More than 35 years of KAIZEN™,
but a long way to a KAIZEN™ culture
Today KAIZEN™ is a popular management concept around the world. There are many books on the subject with numerous students and practitioners of KAIZEN™. In 1985 almost nobody knew what KAIZEN™ was. KAIZEN™ came out of obscurity with the publication of Masaaki Imai’s book Kaizen: The Key to Japan’s Competitive Success (published in 1986) and the establishment of Kaizen Institute the previous year. In some ways the world has come a long way to understand KAIZEN™, but as Taiichi Ohno refers to it in his book Toyota Production System (published in 1988) “understanding means doing.” KAIZEN™ is not theory only, but practice.
Today, a business system built by the endless pursuit of KAIZEN™, is now understood to be a necessary strategy by major corporations. Hospitals, governments, and even small venture firms and startups, are now adopting Continuous Improvement practices. However, this knowledge is only a start; KAIZEN™ must be put into daily practice in order to become continuously leaner.

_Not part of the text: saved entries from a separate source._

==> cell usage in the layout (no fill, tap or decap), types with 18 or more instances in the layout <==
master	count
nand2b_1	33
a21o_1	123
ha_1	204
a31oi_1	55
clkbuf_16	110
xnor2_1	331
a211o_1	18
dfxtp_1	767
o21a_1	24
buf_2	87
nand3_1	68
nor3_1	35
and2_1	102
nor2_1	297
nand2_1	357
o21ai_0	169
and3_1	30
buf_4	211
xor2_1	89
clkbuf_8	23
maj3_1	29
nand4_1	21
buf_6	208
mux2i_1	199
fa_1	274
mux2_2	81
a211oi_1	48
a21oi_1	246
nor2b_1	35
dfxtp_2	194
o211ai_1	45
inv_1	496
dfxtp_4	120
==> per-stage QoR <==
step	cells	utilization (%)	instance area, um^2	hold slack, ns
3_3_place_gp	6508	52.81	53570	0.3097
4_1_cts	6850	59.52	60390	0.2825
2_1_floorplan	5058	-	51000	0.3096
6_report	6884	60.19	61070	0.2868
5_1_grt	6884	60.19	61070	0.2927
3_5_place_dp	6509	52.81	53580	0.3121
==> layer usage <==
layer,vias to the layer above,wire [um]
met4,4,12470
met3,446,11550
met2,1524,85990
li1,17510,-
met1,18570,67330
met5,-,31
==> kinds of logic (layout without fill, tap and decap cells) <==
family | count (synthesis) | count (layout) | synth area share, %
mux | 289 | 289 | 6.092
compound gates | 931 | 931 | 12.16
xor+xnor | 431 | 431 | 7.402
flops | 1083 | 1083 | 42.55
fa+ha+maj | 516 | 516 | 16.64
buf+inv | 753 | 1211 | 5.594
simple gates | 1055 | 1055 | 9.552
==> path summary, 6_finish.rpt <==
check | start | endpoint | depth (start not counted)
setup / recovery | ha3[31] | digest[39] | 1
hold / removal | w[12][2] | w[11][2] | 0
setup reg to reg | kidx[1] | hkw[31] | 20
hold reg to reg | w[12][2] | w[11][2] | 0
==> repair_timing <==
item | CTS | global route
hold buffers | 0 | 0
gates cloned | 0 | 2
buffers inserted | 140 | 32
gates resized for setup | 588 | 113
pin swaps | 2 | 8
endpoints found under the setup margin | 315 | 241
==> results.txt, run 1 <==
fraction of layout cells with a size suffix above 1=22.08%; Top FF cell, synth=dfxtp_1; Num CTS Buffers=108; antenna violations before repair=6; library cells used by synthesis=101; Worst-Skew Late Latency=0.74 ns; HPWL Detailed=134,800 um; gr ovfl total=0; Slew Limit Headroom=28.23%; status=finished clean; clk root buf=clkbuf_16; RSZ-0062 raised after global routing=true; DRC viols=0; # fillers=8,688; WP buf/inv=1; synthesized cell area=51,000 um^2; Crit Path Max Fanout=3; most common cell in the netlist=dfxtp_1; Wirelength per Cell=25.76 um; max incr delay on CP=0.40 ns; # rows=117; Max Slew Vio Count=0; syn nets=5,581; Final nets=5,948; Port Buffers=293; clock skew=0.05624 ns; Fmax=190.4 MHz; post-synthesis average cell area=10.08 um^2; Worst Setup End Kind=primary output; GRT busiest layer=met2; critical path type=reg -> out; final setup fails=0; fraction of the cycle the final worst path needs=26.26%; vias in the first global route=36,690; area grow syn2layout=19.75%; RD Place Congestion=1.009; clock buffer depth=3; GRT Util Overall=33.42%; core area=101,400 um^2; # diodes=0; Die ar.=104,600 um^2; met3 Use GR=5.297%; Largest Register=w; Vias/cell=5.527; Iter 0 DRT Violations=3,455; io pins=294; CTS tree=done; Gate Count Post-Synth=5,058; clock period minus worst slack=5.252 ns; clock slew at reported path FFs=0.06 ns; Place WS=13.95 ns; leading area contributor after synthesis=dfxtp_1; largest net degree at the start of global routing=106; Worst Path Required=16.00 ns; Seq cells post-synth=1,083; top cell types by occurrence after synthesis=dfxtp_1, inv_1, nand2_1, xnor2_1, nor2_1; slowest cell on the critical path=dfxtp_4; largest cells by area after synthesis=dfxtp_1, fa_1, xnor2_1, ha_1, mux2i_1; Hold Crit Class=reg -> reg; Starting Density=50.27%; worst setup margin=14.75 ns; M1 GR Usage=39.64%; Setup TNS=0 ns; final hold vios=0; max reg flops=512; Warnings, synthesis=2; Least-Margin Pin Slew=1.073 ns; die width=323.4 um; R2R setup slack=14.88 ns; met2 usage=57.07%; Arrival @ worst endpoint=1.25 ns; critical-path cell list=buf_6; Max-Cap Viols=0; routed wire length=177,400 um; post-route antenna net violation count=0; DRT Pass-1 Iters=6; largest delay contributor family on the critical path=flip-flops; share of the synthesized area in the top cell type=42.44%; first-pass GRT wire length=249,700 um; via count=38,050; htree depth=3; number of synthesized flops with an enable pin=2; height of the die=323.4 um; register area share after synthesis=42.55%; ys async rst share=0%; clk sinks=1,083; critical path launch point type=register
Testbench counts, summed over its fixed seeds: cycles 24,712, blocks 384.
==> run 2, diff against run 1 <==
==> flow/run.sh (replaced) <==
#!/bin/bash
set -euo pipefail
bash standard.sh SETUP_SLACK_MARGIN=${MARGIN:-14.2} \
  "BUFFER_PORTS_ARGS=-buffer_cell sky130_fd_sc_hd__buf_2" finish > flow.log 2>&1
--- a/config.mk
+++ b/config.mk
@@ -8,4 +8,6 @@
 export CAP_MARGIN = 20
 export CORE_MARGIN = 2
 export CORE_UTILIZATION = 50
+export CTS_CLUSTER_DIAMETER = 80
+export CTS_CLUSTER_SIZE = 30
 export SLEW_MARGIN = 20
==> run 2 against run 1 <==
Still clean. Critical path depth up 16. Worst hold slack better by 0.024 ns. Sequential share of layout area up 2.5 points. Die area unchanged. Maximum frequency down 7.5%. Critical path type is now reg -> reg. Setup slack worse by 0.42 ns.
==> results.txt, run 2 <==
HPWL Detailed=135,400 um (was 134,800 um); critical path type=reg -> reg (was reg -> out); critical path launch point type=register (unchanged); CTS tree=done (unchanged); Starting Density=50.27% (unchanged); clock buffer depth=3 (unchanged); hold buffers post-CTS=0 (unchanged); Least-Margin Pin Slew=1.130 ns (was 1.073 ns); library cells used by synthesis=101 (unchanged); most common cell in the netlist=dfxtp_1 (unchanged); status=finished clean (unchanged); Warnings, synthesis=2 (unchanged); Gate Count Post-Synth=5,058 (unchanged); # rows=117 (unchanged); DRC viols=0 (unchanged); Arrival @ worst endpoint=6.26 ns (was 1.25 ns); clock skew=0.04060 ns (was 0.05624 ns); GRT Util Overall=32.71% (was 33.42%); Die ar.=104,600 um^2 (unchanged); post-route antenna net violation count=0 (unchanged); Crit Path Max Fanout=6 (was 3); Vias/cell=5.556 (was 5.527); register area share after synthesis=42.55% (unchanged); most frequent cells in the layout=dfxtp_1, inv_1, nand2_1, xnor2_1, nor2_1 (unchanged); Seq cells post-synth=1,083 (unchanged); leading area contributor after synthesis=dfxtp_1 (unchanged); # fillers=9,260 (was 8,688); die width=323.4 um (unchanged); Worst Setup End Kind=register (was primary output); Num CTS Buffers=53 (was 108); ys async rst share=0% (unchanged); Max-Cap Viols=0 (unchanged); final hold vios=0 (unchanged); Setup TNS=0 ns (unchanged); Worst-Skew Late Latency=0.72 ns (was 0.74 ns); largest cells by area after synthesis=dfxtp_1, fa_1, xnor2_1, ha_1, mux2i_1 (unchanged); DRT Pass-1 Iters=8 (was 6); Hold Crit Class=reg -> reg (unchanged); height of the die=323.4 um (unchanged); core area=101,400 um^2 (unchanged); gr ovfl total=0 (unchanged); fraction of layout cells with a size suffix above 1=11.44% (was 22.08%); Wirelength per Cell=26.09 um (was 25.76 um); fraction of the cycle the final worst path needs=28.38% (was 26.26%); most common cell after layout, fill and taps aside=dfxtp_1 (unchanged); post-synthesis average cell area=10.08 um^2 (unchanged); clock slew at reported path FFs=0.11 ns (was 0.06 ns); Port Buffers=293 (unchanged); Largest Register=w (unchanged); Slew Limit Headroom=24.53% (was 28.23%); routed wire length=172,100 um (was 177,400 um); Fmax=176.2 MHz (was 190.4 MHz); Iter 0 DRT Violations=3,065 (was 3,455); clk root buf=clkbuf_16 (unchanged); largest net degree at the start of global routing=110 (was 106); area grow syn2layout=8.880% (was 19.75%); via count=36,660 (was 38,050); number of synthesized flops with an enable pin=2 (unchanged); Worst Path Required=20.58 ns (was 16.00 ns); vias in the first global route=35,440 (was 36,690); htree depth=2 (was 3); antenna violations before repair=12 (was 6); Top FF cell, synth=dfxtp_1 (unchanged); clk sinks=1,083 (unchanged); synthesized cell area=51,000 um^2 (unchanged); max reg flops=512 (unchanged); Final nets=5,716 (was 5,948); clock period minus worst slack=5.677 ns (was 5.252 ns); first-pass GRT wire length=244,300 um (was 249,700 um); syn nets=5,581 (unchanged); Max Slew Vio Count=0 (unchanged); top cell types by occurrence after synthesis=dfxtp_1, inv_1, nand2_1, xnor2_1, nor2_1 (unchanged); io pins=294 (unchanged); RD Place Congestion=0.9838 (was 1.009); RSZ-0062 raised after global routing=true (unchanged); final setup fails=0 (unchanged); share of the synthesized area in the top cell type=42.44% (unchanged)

50% and 90% of all “work” is waste
Repeated studies have shown that between 50% and 90% of all “work” is actually waste. This is true regardless of the country, industry, or product. From the customer’s point of view, very little of our efforts add value to them. This is partially due to (i) the law of entropy, (ii) the way processes are designed, and (iii) organizations not genuinely listening to their customers. When people and organizations choose to focus more on themselves and their internal needs than on their customers, a cultural dilemma is created. It makes organizations less capable of change, less adaptive, and subsequently less likely of long-term success.
Even if we can copy in the short-term the practices of people and organizations we admire, making lasting change is difficult. Companies that tried to adopt KAIZEN™, or even individuals who attempted to break bad habits, have experienced this challenge. Human habits are hard to change, and organizations are nothing more than a collection of human habits. KAIZEN™ can help us develop positive habits of identifying and understanding problems based on facts, seeking improvement ideas from other people, experimenting with small changes, and trying new solutions repeatedly. These are habits that foster change capability.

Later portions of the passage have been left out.